• **AIM OF THE TASK**
Look for the word "down" in the material below, then report each line where it occurs.

• **TASK INPUTS**
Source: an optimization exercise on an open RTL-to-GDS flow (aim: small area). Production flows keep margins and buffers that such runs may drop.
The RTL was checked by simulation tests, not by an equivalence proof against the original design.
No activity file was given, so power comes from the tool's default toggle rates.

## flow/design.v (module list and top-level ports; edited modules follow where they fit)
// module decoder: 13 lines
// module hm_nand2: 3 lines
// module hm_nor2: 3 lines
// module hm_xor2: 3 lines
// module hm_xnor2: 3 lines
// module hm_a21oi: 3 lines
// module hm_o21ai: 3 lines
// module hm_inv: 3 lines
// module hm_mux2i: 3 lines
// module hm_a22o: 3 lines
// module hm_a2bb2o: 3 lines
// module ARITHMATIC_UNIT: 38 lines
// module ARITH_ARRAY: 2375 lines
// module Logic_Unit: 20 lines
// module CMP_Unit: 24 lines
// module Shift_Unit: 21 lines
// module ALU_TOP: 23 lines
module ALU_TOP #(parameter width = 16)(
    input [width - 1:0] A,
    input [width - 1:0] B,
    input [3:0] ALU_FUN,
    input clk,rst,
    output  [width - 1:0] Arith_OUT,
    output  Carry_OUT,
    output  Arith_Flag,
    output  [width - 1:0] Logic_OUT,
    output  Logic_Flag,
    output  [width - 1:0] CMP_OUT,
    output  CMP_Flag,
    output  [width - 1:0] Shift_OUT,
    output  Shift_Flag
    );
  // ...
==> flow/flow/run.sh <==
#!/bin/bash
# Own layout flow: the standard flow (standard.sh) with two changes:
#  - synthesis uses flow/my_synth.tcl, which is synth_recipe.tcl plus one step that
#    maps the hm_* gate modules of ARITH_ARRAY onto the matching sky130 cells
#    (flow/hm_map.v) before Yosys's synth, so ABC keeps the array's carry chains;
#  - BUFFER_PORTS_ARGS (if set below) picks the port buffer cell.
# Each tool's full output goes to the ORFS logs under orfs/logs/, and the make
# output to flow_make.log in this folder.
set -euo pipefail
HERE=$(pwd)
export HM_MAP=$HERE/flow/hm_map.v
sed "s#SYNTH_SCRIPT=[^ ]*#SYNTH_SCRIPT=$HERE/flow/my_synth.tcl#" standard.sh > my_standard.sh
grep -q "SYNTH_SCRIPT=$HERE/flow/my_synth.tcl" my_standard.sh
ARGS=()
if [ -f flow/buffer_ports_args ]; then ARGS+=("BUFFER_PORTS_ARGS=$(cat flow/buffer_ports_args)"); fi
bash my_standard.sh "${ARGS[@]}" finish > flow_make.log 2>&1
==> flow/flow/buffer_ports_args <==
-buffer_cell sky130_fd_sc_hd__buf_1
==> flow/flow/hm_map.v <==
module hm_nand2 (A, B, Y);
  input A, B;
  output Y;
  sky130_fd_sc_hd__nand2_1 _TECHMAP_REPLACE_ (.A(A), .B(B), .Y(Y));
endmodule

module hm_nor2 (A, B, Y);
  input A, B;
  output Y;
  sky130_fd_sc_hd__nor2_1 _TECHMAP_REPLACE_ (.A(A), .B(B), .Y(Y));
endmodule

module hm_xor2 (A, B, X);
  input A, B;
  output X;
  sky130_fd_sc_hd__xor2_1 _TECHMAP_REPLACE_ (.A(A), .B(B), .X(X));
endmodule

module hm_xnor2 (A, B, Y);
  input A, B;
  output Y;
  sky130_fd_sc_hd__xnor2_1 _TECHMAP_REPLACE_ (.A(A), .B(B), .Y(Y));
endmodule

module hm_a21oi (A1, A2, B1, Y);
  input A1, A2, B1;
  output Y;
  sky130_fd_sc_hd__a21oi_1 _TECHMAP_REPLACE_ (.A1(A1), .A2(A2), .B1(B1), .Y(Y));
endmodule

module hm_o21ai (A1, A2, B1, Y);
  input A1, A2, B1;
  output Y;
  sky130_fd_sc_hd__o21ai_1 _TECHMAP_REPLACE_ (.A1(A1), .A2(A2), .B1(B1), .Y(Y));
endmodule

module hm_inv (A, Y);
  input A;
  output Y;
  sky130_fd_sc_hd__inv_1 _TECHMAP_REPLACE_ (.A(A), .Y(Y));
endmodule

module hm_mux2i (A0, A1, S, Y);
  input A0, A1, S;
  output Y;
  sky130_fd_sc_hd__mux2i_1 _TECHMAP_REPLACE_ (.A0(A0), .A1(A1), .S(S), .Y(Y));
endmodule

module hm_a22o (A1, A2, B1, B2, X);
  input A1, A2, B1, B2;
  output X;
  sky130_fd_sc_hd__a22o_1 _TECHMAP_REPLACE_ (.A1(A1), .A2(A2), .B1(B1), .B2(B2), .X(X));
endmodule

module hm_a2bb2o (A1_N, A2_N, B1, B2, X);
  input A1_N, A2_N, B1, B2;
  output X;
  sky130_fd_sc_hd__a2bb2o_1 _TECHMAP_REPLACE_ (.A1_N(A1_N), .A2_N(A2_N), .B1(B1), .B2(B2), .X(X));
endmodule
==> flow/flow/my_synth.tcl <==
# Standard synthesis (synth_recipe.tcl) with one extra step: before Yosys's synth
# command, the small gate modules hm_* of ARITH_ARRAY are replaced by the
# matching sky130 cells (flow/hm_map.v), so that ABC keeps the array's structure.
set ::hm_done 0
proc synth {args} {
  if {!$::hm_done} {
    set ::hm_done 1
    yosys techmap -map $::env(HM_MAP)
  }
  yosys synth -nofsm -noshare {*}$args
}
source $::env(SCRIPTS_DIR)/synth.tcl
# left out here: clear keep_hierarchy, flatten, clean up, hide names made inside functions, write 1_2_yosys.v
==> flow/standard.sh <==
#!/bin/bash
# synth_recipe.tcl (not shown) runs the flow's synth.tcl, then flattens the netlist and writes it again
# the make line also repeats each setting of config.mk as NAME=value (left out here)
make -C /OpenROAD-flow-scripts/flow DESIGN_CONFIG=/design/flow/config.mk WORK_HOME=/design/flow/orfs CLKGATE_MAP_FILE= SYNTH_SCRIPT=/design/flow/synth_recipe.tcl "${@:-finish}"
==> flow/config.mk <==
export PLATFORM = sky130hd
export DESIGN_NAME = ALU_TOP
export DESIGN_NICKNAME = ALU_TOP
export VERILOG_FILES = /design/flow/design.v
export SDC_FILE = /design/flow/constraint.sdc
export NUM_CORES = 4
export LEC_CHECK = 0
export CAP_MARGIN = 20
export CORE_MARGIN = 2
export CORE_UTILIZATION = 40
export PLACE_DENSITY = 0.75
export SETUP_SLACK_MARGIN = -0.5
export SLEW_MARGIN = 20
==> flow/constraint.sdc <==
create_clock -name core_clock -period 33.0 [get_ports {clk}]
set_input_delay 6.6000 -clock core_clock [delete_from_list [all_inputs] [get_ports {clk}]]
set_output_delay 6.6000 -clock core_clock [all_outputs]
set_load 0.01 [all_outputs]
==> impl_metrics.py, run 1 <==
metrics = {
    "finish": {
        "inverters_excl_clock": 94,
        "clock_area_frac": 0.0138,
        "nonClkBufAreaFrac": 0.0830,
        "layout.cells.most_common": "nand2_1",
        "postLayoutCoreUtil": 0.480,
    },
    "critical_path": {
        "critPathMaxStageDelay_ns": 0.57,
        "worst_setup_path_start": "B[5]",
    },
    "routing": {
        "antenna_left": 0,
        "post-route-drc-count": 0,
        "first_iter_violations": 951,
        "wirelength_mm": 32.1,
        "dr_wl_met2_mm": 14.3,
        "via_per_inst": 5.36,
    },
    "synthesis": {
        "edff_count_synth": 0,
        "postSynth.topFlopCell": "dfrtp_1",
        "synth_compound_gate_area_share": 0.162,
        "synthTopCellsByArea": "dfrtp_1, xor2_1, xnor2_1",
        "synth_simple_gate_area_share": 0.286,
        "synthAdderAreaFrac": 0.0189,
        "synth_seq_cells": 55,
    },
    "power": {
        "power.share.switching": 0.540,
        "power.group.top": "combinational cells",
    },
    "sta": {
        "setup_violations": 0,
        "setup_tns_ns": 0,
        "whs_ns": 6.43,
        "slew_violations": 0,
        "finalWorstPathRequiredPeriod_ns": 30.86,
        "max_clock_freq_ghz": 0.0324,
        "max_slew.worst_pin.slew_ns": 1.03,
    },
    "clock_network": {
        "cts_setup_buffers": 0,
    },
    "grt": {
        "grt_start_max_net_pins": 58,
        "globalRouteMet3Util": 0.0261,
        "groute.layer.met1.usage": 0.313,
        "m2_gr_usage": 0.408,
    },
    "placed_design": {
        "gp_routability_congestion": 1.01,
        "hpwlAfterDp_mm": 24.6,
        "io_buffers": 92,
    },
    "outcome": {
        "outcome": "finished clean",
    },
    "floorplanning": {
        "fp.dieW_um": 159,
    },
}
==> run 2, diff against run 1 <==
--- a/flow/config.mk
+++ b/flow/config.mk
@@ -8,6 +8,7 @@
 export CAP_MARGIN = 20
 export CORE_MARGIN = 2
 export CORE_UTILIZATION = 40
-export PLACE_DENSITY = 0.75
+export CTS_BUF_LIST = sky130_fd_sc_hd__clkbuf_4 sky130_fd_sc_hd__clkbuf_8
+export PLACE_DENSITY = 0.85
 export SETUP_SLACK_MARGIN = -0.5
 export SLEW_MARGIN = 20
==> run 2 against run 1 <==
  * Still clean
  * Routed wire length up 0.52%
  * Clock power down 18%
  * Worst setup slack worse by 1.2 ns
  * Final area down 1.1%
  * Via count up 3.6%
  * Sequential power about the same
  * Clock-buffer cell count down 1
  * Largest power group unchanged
* * *
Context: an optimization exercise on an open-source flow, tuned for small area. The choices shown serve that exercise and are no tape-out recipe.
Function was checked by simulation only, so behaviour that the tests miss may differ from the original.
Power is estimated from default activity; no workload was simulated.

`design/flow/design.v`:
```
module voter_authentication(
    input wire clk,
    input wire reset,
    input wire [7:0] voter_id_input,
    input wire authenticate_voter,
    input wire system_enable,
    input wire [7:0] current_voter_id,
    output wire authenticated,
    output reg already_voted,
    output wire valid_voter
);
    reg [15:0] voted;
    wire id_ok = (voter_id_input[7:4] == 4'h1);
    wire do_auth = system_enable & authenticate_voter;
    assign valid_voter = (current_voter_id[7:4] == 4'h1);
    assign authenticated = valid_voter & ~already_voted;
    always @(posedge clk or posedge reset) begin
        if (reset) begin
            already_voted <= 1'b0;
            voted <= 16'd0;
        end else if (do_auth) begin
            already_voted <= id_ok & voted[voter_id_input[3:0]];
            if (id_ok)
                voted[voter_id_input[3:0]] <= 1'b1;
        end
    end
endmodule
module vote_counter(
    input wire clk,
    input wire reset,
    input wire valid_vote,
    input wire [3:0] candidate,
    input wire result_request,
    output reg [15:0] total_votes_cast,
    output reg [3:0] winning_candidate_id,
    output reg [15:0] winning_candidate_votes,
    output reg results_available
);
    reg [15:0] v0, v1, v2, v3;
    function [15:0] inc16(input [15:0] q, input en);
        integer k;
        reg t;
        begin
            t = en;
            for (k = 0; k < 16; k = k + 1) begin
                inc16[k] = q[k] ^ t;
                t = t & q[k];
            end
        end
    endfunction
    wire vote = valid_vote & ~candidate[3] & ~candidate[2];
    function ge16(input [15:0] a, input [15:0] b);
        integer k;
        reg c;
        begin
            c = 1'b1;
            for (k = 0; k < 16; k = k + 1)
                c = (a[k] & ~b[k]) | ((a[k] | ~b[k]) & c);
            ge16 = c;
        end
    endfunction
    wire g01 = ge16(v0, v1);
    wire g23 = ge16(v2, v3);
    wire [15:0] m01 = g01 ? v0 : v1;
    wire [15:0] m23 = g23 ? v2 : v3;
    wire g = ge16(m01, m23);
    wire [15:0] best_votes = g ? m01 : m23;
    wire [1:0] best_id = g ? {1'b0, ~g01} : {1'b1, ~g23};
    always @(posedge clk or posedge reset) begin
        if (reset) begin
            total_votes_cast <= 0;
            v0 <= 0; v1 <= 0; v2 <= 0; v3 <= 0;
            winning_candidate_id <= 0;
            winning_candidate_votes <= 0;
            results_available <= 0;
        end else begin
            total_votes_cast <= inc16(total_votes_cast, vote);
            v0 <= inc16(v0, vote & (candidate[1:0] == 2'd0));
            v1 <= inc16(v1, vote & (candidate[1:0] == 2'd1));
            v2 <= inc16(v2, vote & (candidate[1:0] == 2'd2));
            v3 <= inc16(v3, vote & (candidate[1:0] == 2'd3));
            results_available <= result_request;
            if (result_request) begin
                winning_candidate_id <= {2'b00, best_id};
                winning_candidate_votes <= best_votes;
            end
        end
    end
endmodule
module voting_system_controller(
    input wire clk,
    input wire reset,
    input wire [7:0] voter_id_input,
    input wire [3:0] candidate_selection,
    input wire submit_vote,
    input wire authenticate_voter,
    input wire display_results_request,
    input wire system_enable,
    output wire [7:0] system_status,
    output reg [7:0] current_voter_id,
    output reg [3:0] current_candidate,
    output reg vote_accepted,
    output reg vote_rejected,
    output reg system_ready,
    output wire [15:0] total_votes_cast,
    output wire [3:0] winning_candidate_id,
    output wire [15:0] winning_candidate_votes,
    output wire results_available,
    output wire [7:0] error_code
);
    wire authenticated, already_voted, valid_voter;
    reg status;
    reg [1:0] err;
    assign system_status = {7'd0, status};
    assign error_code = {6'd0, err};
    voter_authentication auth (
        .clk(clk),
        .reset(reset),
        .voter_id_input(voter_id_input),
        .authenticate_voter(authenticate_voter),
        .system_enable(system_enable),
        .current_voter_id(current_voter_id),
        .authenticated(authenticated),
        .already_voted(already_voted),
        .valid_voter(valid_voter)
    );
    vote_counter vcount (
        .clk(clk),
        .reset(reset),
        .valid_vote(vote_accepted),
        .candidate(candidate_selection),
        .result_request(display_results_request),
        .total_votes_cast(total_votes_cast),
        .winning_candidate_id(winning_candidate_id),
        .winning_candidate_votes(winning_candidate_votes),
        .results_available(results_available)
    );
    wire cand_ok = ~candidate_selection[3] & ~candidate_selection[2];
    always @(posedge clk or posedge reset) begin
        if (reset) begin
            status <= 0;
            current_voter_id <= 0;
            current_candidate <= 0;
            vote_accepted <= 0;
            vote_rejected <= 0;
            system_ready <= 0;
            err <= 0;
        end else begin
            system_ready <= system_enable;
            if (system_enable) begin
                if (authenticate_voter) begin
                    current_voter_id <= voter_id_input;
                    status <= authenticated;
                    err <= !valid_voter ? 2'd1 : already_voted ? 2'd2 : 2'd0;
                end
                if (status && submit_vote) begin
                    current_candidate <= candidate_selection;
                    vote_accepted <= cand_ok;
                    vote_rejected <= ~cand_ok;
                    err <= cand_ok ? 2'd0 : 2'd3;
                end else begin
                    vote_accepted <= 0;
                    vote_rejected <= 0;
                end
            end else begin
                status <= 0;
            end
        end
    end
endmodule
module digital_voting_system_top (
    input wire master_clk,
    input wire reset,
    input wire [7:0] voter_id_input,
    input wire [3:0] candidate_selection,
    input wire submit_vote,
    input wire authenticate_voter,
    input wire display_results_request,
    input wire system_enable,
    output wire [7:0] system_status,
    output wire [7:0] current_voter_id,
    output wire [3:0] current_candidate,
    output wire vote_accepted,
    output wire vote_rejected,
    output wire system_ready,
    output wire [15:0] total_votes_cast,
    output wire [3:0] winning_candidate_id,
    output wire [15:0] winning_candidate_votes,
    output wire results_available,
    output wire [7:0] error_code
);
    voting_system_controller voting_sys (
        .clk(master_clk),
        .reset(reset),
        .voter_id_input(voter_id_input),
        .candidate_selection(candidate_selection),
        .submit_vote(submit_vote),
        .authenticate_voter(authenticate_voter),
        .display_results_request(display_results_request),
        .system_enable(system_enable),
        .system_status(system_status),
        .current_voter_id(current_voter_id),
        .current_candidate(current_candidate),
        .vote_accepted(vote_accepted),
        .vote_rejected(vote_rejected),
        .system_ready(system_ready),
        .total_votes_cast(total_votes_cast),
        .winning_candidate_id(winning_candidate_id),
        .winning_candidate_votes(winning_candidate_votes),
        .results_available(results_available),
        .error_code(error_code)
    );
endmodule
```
---
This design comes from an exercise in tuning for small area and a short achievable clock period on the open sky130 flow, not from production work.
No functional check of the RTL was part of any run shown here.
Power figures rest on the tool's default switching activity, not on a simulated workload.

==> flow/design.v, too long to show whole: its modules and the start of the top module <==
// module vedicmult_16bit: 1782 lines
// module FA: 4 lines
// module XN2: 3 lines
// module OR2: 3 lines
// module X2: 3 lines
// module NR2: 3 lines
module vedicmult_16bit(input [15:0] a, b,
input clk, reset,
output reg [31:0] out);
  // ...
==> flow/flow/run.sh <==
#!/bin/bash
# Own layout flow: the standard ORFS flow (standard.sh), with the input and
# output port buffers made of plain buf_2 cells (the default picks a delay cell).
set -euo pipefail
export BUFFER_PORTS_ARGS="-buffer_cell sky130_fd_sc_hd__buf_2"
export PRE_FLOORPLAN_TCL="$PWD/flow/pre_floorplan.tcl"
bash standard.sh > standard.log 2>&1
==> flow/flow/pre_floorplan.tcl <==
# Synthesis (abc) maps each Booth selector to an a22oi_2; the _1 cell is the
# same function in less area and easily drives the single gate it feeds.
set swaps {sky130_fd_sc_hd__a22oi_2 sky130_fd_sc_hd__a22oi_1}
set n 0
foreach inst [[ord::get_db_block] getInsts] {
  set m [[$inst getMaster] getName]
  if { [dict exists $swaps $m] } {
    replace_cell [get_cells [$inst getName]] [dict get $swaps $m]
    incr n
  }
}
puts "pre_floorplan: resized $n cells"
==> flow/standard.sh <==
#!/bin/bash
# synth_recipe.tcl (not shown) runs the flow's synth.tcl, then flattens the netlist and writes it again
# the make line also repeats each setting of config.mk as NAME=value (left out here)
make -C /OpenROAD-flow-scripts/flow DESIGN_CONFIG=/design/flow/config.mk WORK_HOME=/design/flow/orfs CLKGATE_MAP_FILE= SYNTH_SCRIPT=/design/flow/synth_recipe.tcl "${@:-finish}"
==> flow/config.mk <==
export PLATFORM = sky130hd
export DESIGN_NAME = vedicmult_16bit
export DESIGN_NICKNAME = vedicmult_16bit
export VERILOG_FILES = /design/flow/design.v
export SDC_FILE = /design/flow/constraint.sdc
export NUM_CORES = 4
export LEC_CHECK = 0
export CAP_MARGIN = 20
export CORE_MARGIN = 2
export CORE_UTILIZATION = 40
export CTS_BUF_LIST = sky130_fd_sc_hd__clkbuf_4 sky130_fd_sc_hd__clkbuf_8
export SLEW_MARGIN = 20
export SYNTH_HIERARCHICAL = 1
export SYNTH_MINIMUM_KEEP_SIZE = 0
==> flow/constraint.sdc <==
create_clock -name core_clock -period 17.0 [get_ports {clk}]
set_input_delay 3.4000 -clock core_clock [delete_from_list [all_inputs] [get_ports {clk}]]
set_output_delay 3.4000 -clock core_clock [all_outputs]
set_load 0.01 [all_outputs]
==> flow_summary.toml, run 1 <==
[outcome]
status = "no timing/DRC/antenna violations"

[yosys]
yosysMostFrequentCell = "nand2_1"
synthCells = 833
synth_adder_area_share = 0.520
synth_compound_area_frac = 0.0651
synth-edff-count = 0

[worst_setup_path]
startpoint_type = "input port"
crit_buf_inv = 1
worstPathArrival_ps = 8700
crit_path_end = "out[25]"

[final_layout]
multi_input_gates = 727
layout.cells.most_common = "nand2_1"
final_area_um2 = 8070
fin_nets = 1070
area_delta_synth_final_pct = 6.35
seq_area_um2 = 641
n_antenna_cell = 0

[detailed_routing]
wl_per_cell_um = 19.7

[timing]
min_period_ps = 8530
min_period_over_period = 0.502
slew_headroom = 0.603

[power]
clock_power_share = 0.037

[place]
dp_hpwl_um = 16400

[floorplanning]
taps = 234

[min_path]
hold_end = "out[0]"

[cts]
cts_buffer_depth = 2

• **SOLUTION BELOW**
  * Clock power down 18%
  * Final area down 1.1%
  * Clock-buffer cell count down 1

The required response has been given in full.